Dataset entries:
_ _ _

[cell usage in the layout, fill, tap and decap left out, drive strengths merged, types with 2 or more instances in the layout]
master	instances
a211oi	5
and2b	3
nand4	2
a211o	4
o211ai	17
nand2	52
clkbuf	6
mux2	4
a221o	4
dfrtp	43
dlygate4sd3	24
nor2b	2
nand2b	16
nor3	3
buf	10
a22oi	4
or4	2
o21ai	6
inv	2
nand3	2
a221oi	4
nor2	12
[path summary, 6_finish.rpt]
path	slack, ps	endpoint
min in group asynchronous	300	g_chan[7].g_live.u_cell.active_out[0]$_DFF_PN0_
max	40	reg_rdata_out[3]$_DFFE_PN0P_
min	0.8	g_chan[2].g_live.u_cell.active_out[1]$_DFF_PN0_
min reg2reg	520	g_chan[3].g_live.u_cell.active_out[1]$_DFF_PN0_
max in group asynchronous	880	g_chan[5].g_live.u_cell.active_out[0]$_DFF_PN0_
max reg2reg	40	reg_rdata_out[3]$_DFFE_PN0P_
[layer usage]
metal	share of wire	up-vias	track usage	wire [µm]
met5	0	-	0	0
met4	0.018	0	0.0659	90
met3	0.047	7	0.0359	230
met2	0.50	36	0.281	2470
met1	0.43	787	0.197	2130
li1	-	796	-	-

_ _ _

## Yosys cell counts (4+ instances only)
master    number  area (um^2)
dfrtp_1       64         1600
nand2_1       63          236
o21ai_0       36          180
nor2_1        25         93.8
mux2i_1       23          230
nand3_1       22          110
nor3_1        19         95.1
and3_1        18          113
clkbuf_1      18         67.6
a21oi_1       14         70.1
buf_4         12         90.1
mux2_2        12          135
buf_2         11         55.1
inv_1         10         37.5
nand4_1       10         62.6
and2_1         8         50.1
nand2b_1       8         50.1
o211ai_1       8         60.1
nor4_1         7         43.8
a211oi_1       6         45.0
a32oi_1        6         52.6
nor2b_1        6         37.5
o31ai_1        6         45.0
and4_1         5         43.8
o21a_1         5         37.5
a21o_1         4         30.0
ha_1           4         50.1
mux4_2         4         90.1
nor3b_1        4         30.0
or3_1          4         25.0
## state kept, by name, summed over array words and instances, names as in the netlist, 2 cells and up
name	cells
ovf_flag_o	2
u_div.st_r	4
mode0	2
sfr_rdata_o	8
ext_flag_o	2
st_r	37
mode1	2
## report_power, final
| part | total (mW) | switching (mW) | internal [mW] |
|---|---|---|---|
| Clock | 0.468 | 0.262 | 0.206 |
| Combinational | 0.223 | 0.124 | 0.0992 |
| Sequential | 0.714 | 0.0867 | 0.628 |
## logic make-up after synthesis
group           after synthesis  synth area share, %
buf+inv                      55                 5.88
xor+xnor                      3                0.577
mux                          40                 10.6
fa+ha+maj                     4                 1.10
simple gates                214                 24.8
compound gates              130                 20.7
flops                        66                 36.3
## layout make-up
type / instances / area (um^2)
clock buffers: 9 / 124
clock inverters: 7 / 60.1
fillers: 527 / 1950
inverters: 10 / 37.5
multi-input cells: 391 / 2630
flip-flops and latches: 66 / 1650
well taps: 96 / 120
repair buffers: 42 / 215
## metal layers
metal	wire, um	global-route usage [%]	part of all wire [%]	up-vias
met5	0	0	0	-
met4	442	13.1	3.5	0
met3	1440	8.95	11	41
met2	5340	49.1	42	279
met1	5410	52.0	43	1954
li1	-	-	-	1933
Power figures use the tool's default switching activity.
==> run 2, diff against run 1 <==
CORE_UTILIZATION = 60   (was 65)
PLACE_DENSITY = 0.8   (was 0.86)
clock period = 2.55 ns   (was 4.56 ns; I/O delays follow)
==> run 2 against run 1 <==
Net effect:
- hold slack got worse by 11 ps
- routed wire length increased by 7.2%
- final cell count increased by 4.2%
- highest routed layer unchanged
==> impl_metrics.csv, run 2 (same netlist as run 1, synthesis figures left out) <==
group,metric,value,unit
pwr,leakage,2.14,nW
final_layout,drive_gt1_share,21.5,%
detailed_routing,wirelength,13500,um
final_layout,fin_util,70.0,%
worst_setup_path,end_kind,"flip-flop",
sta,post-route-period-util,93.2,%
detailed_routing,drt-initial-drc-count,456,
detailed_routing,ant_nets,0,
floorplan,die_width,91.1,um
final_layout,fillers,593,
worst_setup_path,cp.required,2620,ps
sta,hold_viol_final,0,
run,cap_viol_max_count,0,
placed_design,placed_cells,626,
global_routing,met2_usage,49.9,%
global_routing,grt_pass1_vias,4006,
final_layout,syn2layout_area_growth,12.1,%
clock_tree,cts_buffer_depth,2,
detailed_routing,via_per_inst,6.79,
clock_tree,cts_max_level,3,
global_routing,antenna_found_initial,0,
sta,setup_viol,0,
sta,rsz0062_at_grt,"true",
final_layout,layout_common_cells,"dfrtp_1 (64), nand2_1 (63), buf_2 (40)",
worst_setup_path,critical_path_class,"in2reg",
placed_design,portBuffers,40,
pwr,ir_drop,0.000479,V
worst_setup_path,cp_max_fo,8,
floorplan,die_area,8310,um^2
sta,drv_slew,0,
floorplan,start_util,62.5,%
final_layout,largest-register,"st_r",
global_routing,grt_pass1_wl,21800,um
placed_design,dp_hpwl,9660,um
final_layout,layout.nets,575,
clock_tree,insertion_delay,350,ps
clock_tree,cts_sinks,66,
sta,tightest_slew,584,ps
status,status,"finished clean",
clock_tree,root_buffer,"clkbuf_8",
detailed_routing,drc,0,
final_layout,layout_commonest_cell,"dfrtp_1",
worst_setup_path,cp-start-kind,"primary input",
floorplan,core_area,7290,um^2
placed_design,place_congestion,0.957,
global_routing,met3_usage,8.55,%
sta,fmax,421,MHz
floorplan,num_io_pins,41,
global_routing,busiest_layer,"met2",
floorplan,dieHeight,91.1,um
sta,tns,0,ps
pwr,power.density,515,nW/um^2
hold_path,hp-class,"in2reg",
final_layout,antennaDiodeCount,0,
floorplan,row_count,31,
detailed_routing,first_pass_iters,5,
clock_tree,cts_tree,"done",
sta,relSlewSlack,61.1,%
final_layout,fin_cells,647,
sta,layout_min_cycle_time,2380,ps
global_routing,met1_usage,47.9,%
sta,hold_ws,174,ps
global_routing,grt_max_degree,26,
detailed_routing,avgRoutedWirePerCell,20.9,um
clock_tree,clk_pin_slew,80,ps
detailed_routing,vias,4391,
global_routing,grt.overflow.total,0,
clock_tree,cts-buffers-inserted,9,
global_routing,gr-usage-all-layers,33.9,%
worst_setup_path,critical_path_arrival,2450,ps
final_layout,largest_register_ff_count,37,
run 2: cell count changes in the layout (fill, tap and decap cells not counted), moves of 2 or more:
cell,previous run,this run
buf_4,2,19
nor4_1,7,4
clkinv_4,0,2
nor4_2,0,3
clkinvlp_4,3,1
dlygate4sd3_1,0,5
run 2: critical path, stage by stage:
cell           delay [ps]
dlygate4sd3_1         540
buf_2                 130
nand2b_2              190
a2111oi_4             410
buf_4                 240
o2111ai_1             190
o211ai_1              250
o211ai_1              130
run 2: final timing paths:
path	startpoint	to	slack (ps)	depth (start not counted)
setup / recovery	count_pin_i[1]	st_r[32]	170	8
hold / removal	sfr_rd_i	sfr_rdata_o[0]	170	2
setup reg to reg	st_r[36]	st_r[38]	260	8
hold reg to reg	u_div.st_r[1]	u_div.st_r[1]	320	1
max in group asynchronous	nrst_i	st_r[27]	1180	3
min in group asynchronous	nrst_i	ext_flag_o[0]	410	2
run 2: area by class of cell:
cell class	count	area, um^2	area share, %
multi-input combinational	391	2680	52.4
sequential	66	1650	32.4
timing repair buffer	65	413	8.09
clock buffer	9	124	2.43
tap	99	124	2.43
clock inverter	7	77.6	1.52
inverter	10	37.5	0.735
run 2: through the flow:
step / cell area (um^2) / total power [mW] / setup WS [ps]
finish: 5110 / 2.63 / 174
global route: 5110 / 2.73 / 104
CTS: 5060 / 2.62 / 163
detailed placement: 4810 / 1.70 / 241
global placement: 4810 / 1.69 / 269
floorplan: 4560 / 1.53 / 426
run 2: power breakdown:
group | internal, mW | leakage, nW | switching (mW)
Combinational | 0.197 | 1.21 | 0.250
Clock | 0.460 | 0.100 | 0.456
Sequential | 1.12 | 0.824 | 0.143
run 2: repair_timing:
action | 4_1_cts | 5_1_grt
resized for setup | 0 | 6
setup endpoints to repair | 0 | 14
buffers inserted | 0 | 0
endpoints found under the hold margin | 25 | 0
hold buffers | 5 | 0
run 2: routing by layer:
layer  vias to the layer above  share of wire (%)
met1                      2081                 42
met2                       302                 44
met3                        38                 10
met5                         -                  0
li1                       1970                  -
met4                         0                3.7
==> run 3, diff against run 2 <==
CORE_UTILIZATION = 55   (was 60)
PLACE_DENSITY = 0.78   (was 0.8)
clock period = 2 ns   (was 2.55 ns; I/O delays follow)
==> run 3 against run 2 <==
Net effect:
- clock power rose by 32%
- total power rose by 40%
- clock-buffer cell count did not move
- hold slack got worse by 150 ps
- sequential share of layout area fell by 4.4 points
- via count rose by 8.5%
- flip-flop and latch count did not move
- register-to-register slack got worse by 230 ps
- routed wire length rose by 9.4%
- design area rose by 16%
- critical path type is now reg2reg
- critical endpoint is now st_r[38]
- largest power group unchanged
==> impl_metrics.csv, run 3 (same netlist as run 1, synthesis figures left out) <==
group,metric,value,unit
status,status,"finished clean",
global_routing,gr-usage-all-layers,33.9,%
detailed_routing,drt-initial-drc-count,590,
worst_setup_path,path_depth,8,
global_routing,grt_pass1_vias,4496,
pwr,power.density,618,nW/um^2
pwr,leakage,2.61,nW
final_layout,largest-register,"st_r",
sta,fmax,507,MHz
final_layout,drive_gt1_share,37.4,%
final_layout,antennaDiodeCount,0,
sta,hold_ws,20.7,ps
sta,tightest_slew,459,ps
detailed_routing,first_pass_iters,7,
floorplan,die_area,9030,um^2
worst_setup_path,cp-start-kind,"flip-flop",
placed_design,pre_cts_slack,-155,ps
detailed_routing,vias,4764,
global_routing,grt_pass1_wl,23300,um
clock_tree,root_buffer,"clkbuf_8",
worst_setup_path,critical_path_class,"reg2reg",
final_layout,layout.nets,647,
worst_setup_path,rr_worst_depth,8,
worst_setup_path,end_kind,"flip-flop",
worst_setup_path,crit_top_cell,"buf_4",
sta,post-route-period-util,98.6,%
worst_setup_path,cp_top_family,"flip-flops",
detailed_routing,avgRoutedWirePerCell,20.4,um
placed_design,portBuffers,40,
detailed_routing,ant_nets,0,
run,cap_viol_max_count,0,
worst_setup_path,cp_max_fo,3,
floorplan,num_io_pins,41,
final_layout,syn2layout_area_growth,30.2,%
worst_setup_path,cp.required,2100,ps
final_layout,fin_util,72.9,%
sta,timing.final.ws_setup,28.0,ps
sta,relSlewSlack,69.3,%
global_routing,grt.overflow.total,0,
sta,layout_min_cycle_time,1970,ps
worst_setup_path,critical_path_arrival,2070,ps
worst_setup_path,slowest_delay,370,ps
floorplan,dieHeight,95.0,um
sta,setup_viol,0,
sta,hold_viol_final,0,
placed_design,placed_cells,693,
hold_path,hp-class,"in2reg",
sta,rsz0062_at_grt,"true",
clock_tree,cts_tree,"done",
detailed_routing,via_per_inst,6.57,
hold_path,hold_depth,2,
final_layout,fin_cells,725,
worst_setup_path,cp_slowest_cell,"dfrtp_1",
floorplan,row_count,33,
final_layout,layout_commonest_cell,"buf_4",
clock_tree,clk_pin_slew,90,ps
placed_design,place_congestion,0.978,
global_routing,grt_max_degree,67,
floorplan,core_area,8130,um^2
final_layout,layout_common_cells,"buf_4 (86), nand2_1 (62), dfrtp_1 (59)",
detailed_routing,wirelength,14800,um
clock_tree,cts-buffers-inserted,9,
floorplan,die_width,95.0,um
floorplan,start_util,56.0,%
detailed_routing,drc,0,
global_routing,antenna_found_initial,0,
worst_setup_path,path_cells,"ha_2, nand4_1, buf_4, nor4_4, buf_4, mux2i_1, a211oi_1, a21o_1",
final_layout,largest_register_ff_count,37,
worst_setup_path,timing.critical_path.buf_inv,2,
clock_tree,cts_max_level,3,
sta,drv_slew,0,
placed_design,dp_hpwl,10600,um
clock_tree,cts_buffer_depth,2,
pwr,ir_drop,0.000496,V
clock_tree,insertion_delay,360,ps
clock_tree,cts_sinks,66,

_ _ _

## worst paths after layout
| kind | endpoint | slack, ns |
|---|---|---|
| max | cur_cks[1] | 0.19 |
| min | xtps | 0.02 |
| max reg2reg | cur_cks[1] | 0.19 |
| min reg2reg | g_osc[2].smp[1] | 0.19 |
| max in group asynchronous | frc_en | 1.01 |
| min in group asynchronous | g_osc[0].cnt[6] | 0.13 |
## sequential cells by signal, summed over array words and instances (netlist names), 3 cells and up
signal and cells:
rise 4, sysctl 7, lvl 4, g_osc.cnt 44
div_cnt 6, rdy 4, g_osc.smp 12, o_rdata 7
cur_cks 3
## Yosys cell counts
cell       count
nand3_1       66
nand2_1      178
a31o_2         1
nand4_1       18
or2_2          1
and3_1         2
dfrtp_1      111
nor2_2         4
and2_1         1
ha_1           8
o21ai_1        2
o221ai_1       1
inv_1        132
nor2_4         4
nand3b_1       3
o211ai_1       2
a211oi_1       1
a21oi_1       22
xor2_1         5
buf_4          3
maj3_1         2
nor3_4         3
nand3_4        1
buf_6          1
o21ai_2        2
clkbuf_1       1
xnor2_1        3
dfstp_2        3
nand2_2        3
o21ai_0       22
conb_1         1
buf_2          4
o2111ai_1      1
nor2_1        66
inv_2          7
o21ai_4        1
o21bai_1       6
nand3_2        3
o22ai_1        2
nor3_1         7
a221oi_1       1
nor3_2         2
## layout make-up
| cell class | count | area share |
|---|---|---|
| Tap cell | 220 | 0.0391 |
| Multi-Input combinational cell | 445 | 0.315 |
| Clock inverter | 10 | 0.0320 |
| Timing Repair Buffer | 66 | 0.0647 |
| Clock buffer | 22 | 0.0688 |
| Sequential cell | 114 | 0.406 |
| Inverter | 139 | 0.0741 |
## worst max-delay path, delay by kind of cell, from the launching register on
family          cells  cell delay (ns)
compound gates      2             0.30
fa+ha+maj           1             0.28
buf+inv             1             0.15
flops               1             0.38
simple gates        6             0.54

_ _ _

# To do:
Please copy every line in the entries where "required" appears.

# Your response:
worst_setup_path,cp.required,2620,ps
worst_setup_path,cp.required,2100,ps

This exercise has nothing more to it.